Copying files with fast multithreading parsyncfp

Introduction

In today's world of computing, multitasking has become an essential requirement. To efficiently utilize the available resources and improve the performance of our applications, we often rely on multithreading. In this step-by-step guide, we will walk you through the process of fast multithreading using the parsyncfp library.

What is Multithreading?

In programming, multithreading allows you to do multiple things simultaneously. You can make your applications faster and more responsive this way.

Let's define multithreading and how it works. 

Multithreading is when multiple threads run simultaneously in one program. The threads run independently and have their execution context. Multitasking improves the performance and responsiveness of your apps by running numerous tasks in parallel.

What is parsyncfp?

Parsyncfp collects files based on size or number into chunkfiles which can be fed to rsync on a chunk by chunk basis.

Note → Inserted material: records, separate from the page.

===== config.mk =====
export PLATFORM = sky130hd
export DESIGN_NAME = nth_substring_finder_top
export DESIGN_NICKNAME = d
export VERILOG_FILES = /design/src/nsf_pkg.sv /design/src/nsf_window_match.sv /design/src/nth_substring_finder_top.sv
export SDC_FILE = /design/constraint.sdc
export NUM_CORES = 1
export LEC_CHECK = 0
export BUFFER_PORTS_ARGS = -buffer_cell sky130_fd_sc_hd__clkbuf_2
export CAP_MARGIN = 20
export CORE_MARGIN = 8
export CORE_UTILIZATION = 30
export DETAILED_ROUTE_END_ITERATION = 8
export RECOVER_POWER = 100
export SYNTH_ARGS = -nofsm -noshare
export SYNTH_HDL_FRONTEND = slang
export SYNTH_SLANG_ARGS = --single-unit

===== constraint.sdc =====
create_clock -name aclk -period 9.1 [get_ports aclk]
set_clock_uncertainty 0.2 [all_clocks]
set_input_delay 0.455 -clock aclk [delete_from_list [all_inputs] [get_ports aclk]]
set_output_delay 0.455 -clock aclk [all_outputs]
set_load 0.005 [all_outputs]
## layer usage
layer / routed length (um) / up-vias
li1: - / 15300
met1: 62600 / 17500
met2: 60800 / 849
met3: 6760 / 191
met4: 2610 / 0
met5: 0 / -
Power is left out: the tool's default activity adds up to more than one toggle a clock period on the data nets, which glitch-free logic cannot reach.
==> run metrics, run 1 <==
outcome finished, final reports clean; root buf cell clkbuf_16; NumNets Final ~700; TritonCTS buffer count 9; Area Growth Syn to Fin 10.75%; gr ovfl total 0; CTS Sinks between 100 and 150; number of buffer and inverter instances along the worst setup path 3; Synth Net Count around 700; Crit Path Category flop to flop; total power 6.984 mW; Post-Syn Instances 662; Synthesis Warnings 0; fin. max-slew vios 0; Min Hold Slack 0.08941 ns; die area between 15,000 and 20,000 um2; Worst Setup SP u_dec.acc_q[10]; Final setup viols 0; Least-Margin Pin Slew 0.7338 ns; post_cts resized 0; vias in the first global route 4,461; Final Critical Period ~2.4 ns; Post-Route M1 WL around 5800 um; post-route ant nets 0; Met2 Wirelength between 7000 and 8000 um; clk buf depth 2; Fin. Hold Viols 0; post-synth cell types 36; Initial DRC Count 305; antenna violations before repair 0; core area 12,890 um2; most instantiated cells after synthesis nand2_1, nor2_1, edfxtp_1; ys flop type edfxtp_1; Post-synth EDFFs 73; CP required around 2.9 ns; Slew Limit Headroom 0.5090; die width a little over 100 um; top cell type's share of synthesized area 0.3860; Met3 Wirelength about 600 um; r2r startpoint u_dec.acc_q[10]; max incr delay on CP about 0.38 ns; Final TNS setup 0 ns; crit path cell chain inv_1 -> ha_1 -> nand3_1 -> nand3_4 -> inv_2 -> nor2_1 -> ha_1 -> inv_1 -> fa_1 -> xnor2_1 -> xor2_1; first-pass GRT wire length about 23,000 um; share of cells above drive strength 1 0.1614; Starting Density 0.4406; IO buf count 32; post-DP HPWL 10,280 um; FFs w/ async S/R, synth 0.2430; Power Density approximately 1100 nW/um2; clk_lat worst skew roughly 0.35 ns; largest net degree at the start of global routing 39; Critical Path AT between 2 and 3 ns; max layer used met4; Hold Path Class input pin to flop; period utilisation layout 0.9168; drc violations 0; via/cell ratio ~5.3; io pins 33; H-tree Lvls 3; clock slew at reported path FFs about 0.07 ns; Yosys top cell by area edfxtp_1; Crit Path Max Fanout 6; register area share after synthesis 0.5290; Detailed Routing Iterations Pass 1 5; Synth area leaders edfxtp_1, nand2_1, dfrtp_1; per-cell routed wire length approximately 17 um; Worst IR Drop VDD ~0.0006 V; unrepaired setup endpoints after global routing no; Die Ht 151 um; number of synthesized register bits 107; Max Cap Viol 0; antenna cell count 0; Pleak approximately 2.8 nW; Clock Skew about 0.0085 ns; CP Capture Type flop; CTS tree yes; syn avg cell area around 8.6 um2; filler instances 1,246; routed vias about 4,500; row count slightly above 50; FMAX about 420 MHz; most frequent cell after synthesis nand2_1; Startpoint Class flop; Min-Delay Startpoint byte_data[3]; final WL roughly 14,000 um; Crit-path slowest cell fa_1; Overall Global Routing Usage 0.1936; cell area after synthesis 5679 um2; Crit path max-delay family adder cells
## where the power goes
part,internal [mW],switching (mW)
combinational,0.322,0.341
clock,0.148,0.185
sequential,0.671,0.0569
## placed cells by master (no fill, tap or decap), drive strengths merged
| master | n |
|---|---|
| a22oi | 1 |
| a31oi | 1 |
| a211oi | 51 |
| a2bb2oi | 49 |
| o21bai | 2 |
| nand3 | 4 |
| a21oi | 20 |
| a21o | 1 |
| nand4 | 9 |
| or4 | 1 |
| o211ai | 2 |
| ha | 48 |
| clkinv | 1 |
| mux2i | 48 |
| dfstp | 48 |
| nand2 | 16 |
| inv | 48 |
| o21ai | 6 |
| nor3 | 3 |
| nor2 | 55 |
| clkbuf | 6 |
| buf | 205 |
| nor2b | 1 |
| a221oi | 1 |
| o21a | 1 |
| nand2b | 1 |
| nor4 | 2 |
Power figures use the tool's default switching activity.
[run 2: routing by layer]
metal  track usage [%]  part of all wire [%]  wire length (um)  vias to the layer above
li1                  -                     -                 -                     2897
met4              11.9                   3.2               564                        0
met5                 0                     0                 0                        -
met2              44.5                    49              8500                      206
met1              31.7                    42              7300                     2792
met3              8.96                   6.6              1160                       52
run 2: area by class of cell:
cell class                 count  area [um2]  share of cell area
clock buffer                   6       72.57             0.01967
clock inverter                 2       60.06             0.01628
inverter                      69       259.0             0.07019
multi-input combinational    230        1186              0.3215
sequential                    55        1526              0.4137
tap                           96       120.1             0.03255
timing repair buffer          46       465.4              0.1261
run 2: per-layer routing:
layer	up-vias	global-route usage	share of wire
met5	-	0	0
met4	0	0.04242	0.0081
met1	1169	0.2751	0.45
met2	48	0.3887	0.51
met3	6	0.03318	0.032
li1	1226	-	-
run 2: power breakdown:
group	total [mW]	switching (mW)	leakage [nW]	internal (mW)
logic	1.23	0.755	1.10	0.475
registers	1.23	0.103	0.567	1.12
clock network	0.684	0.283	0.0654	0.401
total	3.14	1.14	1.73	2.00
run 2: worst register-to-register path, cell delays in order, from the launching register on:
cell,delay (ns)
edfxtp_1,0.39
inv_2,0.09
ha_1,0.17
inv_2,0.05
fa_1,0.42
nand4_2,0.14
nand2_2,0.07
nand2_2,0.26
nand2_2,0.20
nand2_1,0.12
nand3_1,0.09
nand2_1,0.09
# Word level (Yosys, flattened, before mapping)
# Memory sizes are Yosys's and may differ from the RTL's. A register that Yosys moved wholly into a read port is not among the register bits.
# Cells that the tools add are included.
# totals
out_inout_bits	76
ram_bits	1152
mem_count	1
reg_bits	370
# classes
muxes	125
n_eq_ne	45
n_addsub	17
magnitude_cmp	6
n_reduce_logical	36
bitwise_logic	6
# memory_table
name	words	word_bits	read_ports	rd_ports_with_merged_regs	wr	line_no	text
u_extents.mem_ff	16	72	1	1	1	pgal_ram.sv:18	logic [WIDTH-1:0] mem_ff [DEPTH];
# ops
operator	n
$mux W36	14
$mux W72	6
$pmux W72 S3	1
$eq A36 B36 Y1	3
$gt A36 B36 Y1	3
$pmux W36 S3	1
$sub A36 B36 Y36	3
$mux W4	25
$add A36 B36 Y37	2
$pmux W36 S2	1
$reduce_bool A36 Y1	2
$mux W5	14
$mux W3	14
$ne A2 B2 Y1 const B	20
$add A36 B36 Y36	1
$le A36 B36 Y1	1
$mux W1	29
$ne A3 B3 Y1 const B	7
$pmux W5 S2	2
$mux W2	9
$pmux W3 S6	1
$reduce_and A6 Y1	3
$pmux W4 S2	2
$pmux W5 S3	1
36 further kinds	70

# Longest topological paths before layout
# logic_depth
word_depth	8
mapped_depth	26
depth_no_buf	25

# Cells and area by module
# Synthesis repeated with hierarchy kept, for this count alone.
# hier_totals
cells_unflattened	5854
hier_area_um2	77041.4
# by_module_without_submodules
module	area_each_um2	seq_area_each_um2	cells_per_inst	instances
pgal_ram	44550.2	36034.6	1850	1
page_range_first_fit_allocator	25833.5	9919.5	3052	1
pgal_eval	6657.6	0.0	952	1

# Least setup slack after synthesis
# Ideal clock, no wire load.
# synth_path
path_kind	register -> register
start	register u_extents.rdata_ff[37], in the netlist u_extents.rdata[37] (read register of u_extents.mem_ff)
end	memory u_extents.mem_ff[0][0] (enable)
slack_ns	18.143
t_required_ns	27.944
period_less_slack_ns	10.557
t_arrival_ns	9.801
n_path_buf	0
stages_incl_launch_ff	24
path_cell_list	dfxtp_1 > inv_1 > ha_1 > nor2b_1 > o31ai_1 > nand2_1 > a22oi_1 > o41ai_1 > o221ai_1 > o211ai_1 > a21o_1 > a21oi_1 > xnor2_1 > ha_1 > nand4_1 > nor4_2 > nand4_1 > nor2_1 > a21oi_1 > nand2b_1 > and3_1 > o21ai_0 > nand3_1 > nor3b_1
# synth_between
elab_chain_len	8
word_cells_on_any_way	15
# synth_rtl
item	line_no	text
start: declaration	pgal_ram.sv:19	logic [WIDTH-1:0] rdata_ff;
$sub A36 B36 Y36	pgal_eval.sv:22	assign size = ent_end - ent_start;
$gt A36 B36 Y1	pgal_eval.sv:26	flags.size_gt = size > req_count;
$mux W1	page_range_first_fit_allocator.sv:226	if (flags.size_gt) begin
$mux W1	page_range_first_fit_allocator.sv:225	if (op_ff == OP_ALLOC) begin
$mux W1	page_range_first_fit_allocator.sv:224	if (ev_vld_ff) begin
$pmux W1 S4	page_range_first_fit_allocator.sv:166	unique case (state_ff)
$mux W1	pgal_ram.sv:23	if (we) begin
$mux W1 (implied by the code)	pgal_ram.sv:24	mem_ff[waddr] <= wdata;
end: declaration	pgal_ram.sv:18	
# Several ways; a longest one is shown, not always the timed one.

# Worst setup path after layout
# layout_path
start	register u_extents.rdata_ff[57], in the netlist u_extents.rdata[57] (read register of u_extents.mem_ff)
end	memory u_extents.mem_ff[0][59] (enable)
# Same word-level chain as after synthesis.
**config.mk**
```make
export PLATFORM = sky130hd
export DESIGN_NAME = etx_ctrl
export DESIGN_NICKNAME = d
export VERILOG_FILES = /design/src/etx_link_quality_table_core_assert.svh /design/src/etx_pkg.sv /design/src/etx_ctrl.sv
export SDC_FILE = /design/constraint.sdc
export NUM_CORES = 1
export LEC_CHECK = 0
export ABC_AREA = 1
export BUFFER_PORTS_ARGS = -buffer_cell sky130_fd_sc_hd__buf_4
export CAP_MARGIN = 0
export CORE_UTILIZATION = 43
export CTS_CLUSTER_DIAMETER = 40
export DETAILED_ROUTE_END_ITERATION = 8
export GPL_ROUTABILITY_DRIVEN = 0
export PLACE_DENSITY_LB_ADDON = 0.3
export SETUP_SLACK_MARGIN = 0.3
export SYNTH_ARGS = -nofsm -noshare
export SYNTH_HDL_FRONTEND = slang
export SYNTH_SLANG_ARGS = --single-unit
```
**constraint.sdc**
```tcl
create_clock -name clk_i -period 1.5 [get_ports clk_i]
set_input_delay 0.3 -clock clk_i [delete_from_list [all_inputs] [get_ports clk_i]]
set_output_delay 0.3 -clock clk_i [all_outputs]
set_load 0.01 [all_outputs]
```
**src/etx_link_quality_table_core_assert.svh**
```systemverilog
// Assertion macros used by the link quality table datapath
`ifndef ETX_LINK_QUALITY_TABLE_CORE_ASSERT_SVH
`define ETX_LINK_QUALITY_TABLE_CORE_ASSERT_SVH

// same-cycle implication
`define ETX_ASSERT_NOW(label, ante, cons, msg) \
  label: assert property (@(posedge clk_i) disable iff (!rst_ni) (ante) |-> (cons)) \
    else $error(msg);

// next-cycle implication
`define ETX_ASSERT_NEXT(label, ante, cons, msg) \
  label: assert property (@(posedge clk_i) disable iff (!rst_ni) (ante) |=> (cons)) \
    else $error(msg);

`endif

```
**src/etx_pkg.sv**
```systemverilog
// Types and constants of the link quality table
package etx_pkg;

  localparam int unsigned TABLE_DEPTH_DEFAULT = 16;
  localparam int unsigned ADDR_W  = 32;
  localparam int unsigned SEQ_W   = 32;
  localparam int unsigned HEARD_W = 16;
  localparam int unsigned FDR_W   = 7;
  localparam int unsigned PDR_W   = 17;
  localparam int unsigned ETX_W   = 16;
  localparam int unsigned WGT_W   = 9;
  localparam int unsigned PF_W    = 24;
  localparam int unsigned DIV_W   = 32;
  localparam int unsigned CFG_W   = 16;
  localparam int unsigned CFG_IDX_W = 1;

  localparam logic [PDR_W-1:0]   PDR_ONE   = 17'h10000;
  localparam logic [ETX_W-1:0]   ETX_MAX   = 16'hFFFF;
  localparam logic [FDR_W-1:0]   FDR_MAX   = 7'd100;
  localparam logic [WGT_W-1:0]   WGT_MAX   = 9'd256;
  localparam logic [DIV_W-1:0]   INV_NUM   = 32'd1677721600;
  localparam logic [HEARD_W-1:0] HEARD_MAX = 16'hFFFF;
  localparam logic [FDR_W-1:0]   PCT_FULL  = 7'd100;

  localparam logic [CFG_IDX_W-1:0] REG_EWMA_WEIGHT = 1'd0;
  localparam logic [CFG_IDX_W-1:0] REG_INITIAL_ETX = 1'd1;

  localparam logic [1:0] ACT_PROBE   = 2'd0;
  localparam logic [1:0] ACT_TICK    = 2'd1;
  localparam logic [1:0] ACT_REPORT  = 2'd2;
  localparam logic [1:0] ACT_IGNORED = 2'd3;

  localparam logic [2:0] RK_UPDATED = 3'd0;
  localparam logic [2:0] RK_ADDED   = 3'd1;
  localparam logic [2:0] RK_DROPPED = 3'd2;
  localparam logic [2:0] RK_ETX     = 3'd3;
  localparam logic [2:0] RK_REPORT  = 3'd4;

  typedef struct packed {
    logic [1:0]        action;
    logic [ADDR_W-1:0] neighbor_addr;
    logic [SEQ_W-1:0]  seq_num;
    logic [FDR_W-1:0]  fdr_percent;
  } in_item_t;

  typedef struct packed {
    logic [2:0]        result_kind;
    logic [ADDR_W-1:0] entry_addr;
    logic [FDR_W-1:0]  pdr_percent;
    logic [ETX_W-1:0]  etx_value;
    logic              last;
  } res_item_t;

  typedef struct packed {
    logic [ADDR_W-1:0]  addr;
    logic [SEQ_W-1:0]   first_seq;
    logic [SEQ_W-1:0]   last_seq;
    logic [HEARD_W-1:0] heard;
    logic [FDR_W-1:0]   fdr;
    logic [PDR_W-1:0]   pdr;
    logic [ETX_W-1:0]   etx;
  } entry_t;

  typedef enum logic [2:0] {
    RS_UPD, RS_ADD, RS_DROP, RS_TICK, RS_REP, RS_EMPTY
  } res_src_e;

  typedef enum logic [3:0] {
    ST_IDLE, ST_P_RD, ST_P_CMP, ST_P_DECIDE, ST_T_RD, ST_T_CHK, ST_T_DIV1,
    ST_T_PF, ST_T_INV, ST_T_DIV2, ST_T_EWMA, ST_T_WB, ST_R_RD, ST_R_RES, ST_EMIT
  } state_e;

  typedef struct packed {
    logic     latch_in;
    logic     idx_clr;
    logic     idx_inc;
    logic     rd_idx;
    logic     rd_rep;
    logic     wr_upd;
    logic     wr_new;
    logic     wr_tick;
    logic     div_start1;
    logic     div_start2;
    logic     cap_keep;
    logic     cap_pdr;
    logic     cap_pf;
    logic     cap_inv;
    logic     cap_inv_max;
    logic     cap_etx;
    logic     res_load;
    res_src_e res_src;
    logic     out_load;
  } cmd_t;

  typedef struct packed {
    logic [1:0] in_action;
    logic [1:0] cur_action;
    logic       cnt_zero;
    logic       full;
    logic       match;
    logic       idx_last;
    logic       span_zero;
    logic       pf_zero;
    logic       div_done;
    logic       out_free;
  } status_t;

endpackage

```
**src/etx_ctrl.sv**
```systemverilog
// Sequencer for probe, window tick and report handling
module etx_ctrl (
  input  logic             clk_i,
  input  logic             rst_ni,
  input  logic             in_valid_i,
  output logic             in_ready_o,
  input  etx_pkg::status_t st_i,
  output etx_pkg::cmd_t    cmd_o
);
  etx_pkg::state_e state_q, state_d;

  always_ff @(posedge clk_i or negedge rst_ni) begin
    if (!rst_ni) begin
      state_q <= etx_pkg::ST_IDLE;
    end else begin
      state_q <= state_d;
    end
  end

  always_comb begin
    state_d = state_q;
    unique case (state_q)
      etx_pkg::ST_IDLE: begin
        if (in_valid_i) begin
          if (st_i.in_action == etx_pkg::ACT_PROBE) state_d = etx_pkg::ST_P_RD;
          else if (st_i.in_action == etx_pkg::ACT_TICK) state_d = etx_pkg::ST_T_RD;
          else if (st_i.in_action == etx_pkg::ACT_REPORT) state_d = etx_pkg::ST_R_RD;
        end
      end
      etx_pkg::ST_P_RD:
        state_d = st_i.cnt_zero ? etx_pkg::ST_P_DECIDE : etx_pkg::ST_P_CMP;
      etx_pkg::ST_P_CMP: begin
        if (st_i.match) state_d = etx_pkg::ST_EMIT;
        else if (st_i.idx_last) state_d = etx_pkg::ST_P_DECIDE;
        else state_d = etx_pkg::ST_P_RD;
      end
      etx_pkg::ST_P_DECIDE: state_d = etx_pkg::ST_EMIT;
      etx_pkg::ST_T_RD:
        state_d = st_i.cnt_zero ? etx_pkg::ST_IDLE : etx_pkg::ST_T_CHK;
      etx_pkg::ST_T_CHK:
        state_d = st_i.span_zero ? etx_pkg::ST_T_WB : etx_pkg::ST_T_DIV1;
      etx_pkg::ST_T_DIV1: if (st_i.div_done) state_d = etx_pkg::ST_T_PF;
      etx_pkg::ST_T_PF: state_d = etx_pkg::ST_T_INV;
      etx_pkg::ST_T_INV:
        state_d = st_i.pf_zero ? etx_pkg::ST_T_EWMA : etx_pkg::ST_T_DIV2;
      etx_pkg::ST_T_DIV2: if (st_i.div_done) state_d = etx_pkg::ST_T_EWMA;
      etx_pkg::ST_T_EWMA: state_d = etx_pkg::ST_T_WB;
      etx_pkg::ST_T_WB: state_d = etx_pkg::ST_EMIT;
      etx_pkg::ST_R_RD:
        state_d = st_i.cnt_zero ? etx_pkg::ST_EMIT : etx_pkg::ST_R_RES;
      etx_pkg::ST_R_RES: state_d = etx_pkg::ST_EMIT;
      etx_pkg::ST_EMIT: begin
        if (st_i.out_free) begin
          if (st_i.cur_action == etx_pkg::ACT_TICK && !st_i.idx_last) begin
            state_d = etx_pkg::ST_T_RD;
          end else begin
            state_d = etx_pkg::ST_IDLE;
          end
        end
      end
      default: state_d = etx_pkg::ST_IDLE;
    endcase
  end

  always_comb begin
    cmd_o         = '0;
    cmd_o.res_src = etx_pkg::RS_UPD;
    unique case (state_q)
      etx_pkg::ST_IDLE: begin
        cmd_o.latch_in = in_valid_i;
        cmd_o.idx_clr  = in_valid_i;
      end
      etx_pkg::ST_P_RD: cmd_o.rd_idx = !st_i.cnt_zero;
      etx_pkg::ST_P_CMP: begin
        if (st_i.match) begin
          cmd_o.wr_upd   = 1'b1;
          cmd_o.res_load = 1'b1;
          cmd_o.res_src  = etx_pkg::RS_UPD;
        end else if (!st_i.idx_last) begin
          cmd_o.idx_inc = 1'b1;
        end
      end
      etx_pkg::ST_P_DECIDE: begin
        cmd_o.res_load = 1'b1;
        if (st_i.full) begin
          cmd_o.res_src = etx_pkg::RS_DROP;
        end else begin
          cmd_o.wr_new  = 1'b1;
          cmd_o.res_src = etx_pkg::RS_ADD;
        end
      end
      etx_pkg::ST_T_RD: cmd_o.rd_idx = !st_i.cnt_zero;
      etx_pkg::ST_T_CHK: begin
        cmd_o.cap_keep   = st_i.span_zero;
        cmd_o.div_start1 = !st_i.span_zero;
      end
      etx_pkg::ST_T_DIV1: cmd_o.cap_pdr = st_i.div_done;
      etx_pkg::ST_T_PF: cmd_o.cap_pf = 1'b1;
      etx_pkg::ST_T_INV: begin
        cmd_o.cap_inv_max = st_i.pf_zero;
        cmd_o.div_start2  = !st_i.pf_zero;
      end
      etx_pkg::ST_T_DIV2: cmd_o.cap_inv = st_i.div_done;
      etx_pkg::ST_T_EWMA: cmd_o.cap_etx = 1'b1;
      etx_pkg::ST_T_WB: begin
        cmd_o.wr_tick  = 1'b1;
        cmd_o.res_load = 1'b1;
        cmd_o.res_src  = etx_pkg::RS_TICK;
      end
      etx_pkg::ST_R_RD: begin
        if (st_i.cnt_zero) begin
          cmd_o.res_load = 1'b1;
          cmd_o.res_src  = etx_pkg::RS_EMPTY;
        end else begin
          cmd_o.rd_rep = 1'b1;
        end
      end
      etx_pkg::ST_R_RES: begin
        cmd_o.res_load = 1'b1;
        cmd_o.res_src  = etx_pkg::RS_REP;
      end
      etx_pkg::ST_EMIT: begin
        cmd_o.out_load = st_i.out_free;
        cmd_o.idx_inc  = st_i.out_free && st_i.cur_action == etx_pkg::ACT_TICK
                         && !st_i.idx_last;
      end
      default: cmd_o.res_src = etx_pkg::RS_UPD;
    endcase
  end

  assign in_ready_o = state_q == etx_pkg::ST_IDLE;
endmodule

```
==> key figures, run 1 <==
Logic synthesis
  • Most common cell in the netlist: nand2_1
  • Async SR Flop Fraction: 100%
  • Synth Cell Area: 678 sq um
  • Cells after synthesis: approximately 130
  • Top FF cell, synth: dfrtp_1
  • Post-synth cell types: 18
  • Most frequent cells after synthesis: nand2_1 (42), inv_1 (24), nor2_1 (22), nand3_1 (15), dfrtp_1 (4)
  • Avg Inst Size Synth: 5.14 sq um
  • Leading area contributor after synthesis: nand2_1
  • Post-synth EDFFs: 0
  • Syn_nets: approximately 150
  • Register area share after synthesis: ~15%
  • Synth Register Bits: 4
  • Post-synth top area share: between 20 and 25%
  • Synth area leaders: nand2_1 (23%), dfrtp_1 (15%), inv_1 (13%)
  • Ys Warns: 0

Die
  • Boundary Pins: 37
  • Die width: ~42 microns
  • Starting Density: 49.0%
  • Rows: 13
  • DIE HEIGHT: 41.7 microns

Place
  • Port Buffer Count: 36
  • Placement-stage cell area: between 1000 and 1500 sq um
  • Post-DP HPWL: around 1.9 mm

Outcome
  • Stop err: [ERROR DPL-0038] Utilization greater than 100%, impossible to legalize
  • Status: stopped before the end
  • Exit stage: global routing (5_1_grt)

STA
  • Worst ep type: output port
  • Worst EP post-GRT repair: cmd_o[17]

Clock network
  • H-Tree Depth: 1
  • Clk sink count: 4
  • CTS max path bufs: 2
  • CTS Root Cell: clkbuf_4
  • CTS buffer count: 3

GRT
  • Largest net degree at the start of global routing: 8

Parsyncfp adds a few extra features to parsync, such as the ability to skip files based on size or number, as well as the ability to pause and resume the transfer. It also adds support for more advanced options such as mirroring a directory tree or backing up to a local hard drive. In this way, pfp can transfer files before the complete recursive descent of the source directory has been completed. When dealing with very large dir trees, this feature can be very useful.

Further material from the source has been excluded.